PROBLEM DETAILS
Give the lines below again exactly, starting with the line that holds "and+or+nand+nor: 259 / 259 / 0.0261" and going on through the line that holds "muxes: 361 / 361 / 0.189".

--- INPUT MATERIAL Enclosed Below ---

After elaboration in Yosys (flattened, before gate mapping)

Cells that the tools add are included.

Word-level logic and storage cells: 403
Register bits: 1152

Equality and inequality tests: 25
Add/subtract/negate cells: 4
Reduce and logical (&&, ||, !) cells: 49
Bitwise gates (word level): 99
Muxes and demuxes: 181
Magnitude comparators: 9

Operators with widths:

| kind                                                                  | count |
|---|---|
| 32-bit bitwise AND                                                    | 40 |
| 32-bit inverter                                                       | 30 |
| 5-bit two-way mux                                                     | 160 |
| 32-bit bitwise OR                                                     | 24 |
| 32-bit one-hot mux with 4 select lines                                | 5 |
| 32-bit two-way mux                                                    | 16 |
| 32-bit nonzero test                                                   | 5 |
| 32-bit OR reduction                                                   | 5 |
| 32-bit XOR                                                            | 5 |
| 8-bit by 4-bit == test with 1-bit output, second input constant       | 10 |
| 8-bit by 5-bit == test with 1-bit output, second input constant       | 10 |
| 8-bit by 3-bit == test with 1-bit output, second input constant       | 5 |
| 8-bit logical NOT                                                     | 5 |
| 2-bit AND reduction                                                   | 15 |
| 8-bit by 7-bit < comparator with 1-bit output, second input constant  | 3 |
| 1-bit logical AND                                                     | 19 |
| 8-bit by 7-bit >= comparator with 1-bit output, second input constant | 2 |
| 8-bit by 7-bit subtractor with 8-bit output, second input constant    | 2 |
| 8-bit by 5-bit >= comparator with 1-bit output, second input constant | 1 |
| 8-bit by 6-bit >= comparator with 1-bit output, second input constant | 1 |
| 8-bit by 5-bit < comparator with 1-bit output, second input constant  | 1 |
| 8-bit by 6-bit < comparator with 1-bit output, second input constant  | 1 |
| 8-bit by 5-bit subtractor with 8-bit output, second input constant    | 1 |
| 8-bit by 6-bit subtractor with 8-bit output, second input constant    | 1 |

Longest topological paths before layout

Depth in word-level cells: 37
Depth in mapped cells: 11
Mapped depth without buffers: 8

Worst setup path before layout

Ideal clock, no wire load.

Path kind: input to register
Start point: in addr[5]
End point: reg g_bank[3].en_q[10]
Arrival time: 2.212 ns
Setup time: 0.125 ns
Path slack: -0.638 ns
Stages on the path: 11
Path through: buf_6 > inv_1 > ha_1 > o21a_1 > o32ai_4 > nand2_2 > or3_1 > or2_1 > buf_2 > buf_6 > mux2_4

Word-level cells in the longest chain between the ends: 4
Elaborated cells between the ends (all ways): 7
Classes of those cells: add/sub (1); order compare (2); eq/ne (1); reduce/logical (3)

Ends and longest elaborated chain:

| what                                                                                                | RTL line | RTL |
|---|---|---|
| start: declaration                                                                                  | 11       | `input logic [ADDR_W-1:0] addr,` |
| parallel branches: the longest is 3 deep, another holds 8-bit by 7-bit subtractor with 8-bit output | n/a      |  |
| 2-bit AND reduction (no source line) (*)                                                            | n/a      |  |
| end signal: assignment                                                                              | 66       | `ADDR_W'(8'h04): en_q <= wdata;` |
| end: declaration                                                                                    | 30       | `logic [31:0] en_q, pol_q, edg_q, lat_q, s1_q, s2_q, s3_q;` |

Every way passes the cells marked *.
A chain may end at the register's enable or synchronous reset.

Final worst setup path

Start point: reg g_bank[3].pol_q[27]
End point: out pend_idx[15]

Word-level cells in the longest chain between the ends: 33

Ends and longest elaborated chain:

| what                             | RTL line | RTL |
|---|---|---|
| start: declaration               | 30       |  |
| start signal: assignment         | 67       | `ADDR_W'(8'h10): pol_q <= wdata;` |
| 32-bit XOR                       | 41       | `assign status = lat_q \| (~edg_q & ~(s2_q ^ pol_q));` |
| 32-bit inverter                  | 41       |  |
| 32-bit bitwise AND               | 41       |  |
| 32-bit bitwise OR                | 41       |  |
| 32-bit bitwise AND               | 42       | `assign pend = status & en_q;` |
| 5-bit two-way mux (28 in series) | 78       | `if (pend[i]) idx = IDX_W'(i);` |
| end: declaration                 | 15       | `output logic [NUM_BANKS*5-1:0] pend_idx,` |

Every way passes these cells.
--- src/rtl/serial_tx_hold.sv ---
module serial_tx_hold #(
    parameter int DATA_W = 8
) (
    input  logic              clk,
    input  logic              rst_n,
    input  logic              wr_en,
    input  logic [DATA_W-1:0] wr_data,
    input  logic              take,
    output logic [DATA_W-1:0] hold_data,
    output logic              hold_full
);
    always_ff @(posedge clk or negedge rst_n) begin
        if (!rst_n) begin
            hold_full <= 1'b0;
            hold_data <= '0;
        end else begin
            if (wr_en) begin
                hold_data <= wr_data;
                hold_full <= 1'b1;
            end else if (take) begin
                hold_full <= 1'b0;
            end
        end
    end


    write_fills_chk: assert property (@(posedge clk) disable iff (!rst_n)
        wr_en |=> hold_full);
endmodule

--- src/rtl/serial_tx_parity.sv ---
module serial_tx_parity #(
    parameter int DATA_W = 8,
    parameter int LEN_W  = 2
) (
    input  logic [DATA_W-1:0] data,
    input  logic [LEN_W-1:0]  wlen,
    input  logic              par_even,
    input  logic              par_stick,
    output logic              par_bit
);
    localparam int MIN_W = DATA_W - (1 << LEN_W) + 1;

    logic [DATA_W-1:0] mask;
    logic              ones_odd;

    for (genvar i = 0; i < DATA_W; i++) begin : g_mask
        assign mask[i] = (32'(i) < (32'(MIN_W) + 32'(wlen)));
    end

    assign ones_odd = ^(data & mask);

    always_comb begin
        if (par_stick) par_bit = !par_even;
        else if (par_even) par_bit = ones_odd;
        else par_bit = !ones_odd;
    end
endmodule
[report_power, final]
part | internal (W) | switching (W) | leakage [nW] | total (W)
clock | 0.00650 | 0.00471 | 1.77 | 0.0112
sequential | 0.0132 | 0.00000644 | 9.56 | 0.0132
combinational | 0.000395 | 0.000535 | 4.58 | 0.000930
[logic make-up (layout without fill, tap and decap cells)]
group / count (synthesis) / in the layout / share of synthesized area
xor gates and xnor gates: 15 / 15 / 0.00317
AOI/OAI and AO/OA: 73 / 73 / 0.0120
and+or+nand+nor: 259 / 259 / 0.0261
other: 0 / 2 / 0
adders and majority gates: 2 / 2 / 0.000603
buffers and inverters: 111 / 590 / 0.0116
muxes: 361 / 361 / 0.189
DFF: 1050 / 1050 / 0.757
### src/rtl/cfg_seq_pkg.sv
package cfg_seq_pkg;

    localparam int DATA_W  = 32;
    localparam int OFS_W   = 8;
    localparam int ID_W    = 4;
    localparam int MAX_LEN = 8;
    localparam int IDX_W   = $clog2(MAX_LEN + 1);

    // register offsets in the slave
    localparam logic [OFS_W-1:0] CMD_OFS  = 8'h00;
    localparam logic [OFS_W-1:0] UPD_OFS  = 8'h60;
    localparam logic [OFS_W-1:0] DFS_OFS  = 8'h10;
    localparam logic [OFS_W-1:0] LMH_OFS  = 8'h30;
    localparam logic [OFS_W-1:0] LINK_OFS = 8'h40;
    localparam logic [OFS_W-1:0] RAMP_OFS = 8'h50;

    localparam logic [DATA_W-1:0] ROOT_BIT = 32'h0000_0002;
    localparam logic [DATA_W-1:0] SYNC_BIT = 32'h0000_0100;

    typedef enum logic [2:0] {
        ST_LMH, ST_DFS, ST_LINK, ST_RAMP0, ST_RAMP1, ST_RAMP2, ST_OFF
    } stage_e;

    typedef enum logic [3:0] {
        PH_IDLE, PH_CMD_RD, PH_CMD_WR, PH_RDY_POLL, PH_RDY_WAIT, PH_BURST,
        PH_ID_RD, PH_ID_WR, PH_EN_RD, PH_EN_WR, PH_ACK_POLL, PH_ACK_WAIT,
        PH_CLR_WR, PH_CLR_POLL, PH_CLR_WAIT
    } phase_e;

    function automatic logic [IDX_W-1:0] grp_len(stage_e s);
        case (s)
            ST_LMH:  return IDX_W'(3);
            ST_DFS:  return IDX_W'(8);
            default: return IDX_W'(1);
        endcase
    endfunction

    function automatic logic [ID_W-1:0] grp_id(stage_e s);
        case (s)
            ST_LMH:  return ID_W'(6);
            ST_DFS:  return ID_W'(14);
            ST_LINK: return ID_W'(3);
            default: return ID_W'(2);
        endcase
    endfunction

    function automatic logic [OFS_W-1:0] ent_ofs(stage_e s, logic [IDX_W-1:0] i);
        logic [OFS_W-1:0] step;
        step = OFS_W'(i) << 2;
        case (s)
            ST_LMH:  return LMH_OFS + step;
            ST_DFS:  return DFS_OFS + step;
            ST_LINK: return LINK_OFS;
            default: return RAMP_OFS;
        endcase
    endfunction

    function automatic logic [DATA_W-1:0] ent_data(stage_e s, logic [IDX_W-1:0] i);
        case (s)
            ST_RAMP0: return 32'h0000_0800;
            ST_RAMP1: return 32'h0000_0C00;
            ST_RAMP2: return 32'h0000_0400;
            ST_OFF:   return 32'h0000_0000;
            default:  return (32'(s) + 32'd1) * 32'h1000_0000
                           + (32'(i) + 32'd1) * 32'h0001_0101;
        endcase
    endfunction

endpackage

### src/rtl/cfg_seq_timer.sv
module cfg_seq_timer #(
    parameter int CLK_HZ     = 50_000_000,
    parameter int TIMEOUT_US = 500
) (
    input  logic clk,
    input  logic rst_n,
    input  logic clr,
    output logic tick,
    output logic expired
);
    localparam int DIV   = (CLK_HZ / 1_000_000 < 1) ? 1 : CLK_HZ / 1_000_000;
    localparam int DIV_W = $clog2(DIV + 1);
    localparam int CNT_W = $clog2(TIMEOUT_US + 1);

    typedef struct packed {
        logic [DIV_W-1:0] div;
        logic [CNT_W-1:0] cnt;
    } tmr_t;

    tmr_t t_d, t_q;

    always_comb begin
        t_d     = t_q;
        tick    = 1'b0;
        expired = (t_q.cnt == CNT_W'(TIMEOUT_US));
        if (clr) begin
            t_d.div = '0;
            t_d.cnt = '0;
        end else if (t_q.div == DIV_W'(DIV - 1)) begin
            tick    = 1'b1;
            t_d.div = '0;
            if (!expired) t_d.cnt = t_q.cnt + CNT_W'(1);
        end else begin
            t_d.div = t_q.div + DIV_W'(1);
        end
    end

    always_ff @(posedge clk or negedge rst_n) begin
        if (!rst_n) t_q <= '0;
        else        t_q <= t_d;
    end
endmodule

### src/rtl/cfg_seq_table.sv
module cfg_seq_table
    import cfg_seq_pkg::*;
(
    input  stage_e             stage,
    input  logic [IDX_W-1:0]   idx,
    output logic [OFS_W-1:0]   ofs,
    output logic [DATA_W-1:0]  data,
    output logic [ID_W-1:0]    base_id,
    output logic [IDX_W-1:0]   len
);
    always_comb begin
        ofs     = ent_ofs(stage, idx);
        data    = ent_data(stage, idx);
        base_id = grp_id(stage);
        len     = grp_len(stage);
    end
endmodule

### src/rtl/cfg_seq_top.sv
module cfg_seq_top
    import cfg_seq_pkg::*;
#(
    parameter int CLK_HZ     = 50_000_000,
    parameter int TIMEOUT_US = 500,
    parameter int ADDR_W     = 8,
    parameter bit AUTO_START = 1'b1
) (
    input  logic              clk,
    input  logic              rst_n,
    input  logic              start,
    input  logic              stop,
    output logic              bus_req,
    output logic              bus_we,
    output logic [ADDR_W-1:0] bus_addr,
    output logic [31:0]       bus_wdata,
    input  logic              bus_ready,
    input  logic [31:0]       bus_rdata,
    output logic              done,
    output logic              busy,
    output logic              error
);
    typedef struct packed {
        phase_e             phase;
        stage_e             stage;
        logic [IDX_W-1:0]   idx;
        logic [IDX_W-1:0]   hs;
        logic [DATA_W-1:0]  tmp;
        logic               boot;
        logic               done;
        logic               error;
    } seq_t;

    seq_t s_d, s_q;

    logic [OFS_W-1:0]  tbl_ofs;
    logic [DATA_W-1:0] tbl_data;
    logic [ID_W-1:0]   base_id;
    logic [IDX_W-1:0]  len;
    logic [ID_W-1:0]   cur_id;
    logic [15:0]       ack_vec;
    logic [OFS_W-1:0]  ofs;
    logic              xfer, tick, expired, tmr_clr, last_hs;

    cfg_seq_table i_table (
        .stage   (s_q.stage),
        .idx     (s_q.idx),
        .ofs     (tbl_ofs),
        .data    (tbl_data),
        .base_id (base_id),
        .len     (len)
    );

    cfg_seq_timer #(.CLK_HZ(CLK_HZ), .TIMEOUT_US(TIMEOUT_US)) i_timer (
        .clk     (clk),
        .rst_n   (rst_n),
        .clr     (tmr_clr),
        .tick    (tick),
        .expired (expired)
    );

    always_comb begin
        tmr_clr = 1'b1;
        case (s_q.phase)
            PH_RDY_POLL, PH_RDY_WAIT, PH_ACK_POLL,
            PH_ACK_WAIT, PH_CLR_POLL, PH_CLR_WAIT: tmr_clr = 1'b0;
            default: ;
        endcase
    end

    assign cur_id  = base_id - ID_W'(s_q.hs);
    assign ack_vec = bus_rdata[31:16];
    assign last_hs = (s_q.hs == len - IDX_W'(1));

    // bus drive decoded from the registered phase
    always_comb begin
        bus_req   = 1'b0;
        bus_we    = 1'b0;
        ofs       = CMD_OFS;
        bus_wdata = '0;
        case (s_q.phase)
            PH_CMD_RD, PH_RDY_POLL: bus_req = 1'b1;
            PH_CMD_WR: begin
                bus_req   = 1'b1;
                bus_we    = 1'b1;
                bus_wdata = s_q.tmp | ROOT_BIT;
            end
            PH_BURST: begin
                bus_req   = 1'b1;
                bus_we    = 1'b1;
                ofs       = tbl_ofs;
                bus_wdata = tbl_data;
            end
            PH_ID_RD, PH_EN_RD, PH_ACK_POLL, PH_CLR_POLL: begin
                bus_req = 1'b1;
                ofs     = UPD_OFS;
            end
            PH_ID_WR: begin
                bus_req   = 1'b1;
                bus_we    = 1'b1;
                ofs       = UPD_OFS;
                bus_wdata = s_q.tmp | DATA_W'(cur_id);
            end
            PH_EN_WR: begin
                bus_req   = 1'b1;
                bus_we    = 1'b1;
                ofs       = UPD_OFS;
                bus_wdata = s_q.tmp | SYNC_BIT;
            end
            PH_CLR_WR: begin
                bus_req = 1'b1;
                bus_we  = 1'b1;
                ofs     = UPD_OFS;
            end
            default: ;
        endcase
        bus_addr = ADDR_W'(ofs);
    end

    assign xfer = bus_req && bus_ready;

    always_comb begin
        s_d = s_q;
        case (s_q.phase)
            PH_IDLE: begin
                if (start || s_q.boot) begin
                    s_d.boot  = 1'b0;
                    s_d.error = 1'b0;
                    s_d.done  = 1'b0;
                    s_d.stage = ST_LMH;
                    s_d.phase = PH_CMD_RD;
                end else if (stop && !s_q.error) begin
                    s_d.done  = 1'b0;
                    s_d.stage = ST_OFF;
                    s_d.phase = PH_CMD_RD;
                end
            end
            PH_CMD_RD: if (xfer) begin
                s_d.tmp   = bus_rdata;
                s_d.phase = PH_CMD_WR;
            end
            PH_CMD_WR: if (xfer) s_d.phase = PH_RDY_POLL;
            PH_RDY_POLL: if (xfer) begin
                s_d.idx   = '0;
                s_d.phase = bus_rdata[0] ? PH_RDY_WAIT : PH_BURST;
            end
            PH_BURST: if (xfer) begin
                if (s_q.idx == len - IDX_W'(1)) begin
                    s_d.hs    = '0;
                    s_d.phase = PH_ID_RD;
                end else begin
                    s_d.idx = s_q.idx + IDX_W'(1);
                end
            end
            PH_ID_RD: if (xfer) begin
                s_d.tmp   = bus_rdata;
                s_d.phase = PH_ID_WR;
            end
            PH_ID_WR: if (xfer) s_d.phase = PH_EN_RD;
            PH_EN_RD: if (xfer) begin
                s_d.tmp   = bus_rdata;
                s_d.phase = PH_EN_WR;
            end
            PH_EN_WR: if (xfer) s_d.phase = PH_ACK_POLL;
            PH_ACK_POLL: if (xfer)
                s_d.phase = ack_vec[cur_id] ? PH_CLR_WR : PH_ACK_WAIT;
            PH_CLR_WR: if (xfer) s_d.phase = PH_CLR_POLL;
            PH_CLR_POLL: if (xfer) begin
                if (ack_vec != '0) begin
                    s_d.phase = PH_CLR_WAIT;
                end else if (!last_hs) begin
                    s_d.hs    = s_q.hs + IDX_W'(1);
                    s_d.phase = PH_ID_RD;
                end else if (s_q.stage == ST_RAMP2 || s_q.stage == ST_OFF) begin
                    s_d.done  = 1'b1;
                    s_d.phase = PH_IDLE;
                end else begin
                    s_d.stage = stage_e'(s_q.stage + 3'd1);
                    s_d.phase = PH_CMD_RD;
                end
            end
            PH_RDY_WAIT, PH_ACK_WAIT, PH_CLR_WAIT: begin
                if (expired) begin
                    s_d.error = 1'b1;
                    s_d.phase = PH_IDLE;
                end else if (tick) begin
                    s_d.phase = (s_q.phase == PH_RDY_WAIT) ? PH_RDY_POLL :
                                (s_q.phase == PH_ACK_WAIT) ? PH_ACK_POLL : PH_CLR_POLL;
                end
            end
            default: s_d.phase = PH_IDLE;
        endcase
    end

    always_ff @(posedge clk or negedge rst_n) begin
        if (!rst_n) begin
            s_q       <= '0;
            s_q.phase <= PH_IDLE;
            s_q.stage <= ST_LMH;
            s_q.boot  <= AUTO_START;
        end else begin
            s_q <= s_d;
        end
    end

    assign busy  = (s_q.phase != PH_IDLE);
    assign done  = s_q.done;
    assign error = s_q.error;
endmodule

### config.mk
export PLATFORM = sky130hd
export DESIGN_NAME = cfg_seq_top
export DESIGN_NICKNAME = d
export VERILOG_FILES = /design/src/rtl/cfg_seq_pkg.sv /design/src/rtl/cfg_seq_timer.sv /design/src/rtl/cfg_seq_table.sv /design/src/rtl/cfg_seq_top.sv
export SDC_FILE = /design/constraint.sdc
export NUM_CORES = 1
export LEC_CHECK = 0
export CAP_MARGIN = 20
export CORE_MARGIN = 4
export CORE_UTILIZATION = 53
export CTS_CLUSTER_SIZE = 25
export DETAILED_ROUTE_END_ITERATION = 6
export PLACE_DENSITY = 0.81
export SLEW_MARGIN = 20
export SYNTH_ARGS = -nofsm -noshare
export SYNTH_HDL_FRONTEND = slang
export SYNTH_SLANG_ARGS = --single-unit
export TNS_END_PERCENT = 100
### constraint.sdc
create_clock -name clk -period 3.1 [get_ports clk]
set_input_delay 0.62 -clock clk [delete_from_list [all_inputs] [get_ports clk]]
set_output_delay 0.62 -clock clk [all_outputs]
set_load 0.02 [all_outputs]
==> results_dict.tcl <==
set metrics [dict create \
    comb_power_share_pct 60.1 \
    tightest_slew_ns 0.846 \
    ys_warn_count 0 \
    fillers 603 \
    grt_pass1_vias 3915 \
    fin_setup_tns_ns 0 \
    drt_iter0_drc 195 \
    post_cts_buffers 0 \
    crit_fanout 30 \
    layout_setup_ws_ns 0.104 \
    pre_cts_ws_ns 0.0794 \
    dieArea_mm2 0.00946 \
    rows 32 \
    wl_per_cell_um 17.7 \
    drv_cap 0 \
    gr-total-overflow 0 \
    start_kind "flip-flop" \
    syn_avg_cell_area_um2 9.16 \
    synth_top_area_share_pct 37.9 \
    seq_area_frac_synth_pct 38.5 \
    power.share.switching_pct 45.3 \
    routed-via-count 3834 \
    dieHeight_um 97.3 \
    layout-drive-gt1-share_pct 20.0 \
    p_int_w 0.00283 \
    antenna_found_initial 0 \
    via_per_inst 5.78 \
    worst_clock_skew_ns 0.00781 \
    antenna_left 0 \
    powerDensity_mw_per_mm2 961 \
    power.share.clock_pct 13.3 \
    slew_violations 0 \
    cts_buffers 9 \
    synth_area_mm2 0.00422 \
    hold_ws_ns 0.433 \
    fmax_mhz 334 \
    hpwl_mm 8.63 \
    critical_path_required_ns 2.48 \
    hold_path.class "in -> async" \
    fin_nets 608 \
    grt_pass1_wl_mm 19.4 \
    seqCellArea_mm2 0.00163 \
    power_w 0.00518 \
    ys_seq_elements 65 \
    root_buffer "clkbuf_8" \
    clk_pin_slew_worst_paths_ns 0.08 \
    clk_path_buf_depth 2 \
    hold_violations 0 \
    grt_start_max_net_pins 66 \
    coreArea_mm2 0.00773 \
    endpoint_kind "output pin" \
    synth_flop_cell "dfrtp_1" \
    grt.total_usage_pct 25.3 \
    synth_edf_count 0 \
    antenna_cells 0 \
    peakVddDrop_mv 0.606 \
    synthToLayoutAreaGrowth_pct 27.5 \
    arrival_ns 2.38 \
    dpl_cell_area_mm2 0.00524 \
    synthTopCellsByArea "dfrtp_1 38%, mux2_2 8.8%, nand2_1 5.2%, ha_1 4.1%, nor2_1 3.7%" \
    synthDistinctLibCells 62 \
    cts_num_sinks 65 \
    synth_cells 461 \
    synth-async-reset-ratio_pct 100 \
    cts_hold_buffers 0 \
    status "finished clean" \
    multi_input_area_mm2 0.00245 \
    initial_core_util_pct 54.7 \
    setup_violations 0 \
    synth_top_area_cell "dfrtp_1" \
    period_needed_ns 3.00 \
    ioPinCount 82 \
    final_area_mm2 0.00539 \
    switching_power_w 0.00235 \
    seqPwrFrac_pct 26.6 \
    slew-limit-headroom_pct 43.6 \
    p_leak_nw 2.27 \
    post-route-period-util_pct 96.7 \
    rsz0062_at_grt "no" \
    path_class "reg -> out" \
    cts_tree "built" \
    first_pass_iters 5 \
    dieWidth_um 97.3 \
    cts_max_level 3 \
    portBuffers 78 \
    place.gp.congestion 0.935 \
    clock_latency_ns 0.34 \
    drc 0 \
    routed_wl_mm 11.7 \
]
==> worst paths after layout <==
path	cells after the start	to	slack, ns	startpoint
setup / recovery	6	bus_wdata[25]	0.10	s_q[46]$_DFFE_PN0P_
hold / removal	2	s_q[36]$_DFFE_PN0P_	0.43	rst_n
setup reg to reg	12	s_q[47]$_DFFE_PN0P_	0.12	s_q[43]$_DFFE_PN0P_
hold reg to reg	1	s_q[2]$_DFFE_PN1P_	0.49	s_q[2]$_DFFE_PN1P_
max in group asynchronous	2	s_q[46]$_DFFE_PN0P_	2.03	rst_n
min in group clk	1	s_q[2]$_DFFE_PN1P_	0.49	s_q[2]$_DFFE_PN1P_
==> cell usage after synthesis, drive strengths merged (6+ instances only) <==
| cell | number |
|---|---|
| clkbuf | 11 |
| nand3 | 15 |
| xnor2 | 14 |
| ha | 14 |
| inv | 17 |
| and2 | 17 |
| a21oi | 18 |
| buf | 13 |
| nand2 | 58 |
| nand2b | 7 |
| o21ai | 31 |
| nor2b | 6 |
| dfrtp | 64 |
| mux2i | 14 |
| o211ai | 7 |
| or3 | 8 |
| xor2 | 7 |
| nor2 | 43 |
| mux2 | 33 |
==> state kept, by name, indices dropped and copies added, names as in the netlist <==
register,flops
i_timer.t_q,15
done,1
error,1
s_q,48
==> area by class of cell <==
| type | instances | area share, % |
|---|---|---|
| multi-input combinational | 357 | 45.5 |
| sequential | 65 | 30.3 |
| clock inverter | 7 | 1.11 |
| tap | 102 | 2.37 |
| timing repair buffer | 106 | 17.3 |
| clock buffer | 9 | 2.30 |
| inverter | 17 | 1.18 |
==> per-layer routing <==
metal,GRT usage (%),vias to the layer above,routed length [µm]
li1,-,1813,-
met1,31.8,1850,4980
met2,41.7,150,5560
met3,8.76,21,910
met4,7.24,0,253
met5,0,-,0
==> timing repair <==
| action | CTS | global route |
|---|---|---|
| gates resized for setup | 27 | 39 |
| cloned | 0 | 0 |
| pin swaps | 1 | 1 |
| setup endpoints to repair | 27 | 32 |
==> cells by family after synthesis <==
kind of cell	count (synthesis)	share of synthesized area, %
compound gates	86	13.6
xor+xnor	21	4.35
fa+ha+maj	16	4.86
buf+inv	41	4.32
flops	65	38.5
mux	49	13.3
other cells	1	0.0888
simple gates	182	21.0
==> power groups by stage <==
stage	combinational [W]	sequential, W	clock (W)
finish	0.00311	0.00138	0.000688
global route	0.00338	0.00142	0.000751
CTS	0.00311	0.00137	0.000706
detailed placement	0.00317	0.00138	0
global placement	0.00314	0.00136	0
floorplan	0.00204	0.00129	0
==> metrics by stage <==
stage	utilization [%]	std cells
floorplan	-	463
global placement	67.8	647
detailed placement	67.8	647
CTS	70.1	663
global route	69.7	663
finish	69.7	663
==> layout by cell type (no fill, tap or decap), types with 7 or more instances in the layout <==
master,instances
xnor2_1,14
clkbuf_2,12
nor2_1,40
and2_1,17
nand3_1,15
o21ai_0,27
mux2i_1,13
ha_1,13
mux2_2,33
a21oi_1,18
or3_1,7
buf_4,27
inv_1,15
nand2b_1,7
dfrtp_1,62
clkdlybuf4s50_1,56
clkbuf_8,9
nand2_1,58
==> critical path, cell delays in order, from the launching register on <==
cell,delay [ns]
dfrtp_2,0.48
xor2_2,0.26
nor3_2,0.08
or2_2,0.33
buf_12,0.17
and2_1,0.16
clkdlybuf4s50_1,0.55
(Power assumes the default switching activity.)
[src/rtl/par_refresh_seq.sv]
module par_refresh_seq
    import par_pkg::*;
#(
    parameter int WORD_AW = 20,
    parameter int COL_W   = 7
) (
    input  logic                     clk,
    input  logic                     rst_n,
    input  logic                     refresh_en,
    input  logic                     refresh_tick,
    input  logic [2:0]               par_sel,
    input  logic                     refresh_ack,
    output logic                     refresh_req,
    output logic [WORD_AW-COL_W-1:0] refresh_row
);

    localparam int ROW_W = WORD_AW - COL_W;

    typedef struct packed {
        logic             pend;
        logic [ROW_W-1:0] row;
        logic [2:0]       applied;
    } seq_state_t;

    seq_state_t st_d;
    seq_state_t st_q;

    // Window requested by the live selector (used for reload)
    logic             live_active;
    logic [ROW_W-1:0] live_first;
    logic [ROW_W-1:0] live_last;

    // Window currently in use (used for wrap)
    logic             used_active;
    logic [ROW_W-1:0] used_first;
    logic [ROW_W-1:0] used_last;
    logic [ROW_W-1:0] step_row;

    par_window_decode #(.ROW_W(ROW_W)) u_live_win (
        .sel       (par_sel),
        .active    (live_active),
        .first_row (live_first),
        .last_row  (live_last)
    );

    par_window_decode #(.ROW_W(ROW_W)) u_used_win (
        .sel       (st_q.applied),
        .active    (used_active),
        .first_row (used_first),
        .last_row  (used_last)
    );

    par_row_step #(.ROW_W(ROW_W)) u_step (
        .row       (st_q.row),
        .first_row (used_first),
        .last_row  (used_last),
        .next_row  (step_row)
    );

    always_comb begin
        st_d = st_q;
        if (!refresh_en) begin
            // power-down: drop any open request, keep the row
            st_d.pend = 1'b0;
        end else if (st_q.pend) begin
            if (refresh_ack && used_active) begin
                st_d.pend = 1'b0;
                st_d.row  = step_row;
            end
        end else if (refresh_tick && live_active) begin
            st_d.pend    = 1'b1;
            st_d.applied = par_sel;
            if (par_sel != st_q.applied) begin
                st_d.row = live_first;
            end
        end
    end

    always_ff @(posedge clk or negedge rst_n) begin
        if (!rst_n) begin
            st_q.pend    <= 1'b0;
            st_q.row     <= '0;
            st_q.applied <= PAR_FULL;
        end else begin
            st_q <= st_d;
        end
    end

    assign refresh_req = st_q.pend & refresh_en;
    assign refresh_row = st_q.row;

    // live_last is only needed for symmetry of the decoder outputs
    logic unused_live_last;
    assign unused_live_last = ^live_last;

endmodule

--- End of Enclosed INPUT MATERIAL ---

RESPONSE BOX
and+or+nand+nor: 259 / 259 / 0.0261
other: 0 / 2 / 0
adders and majority gates: 2 / 2 / 0.000603
buffers and inverters: 111 / 590 / 0.0116
muxes: 361 / 361 / 0.189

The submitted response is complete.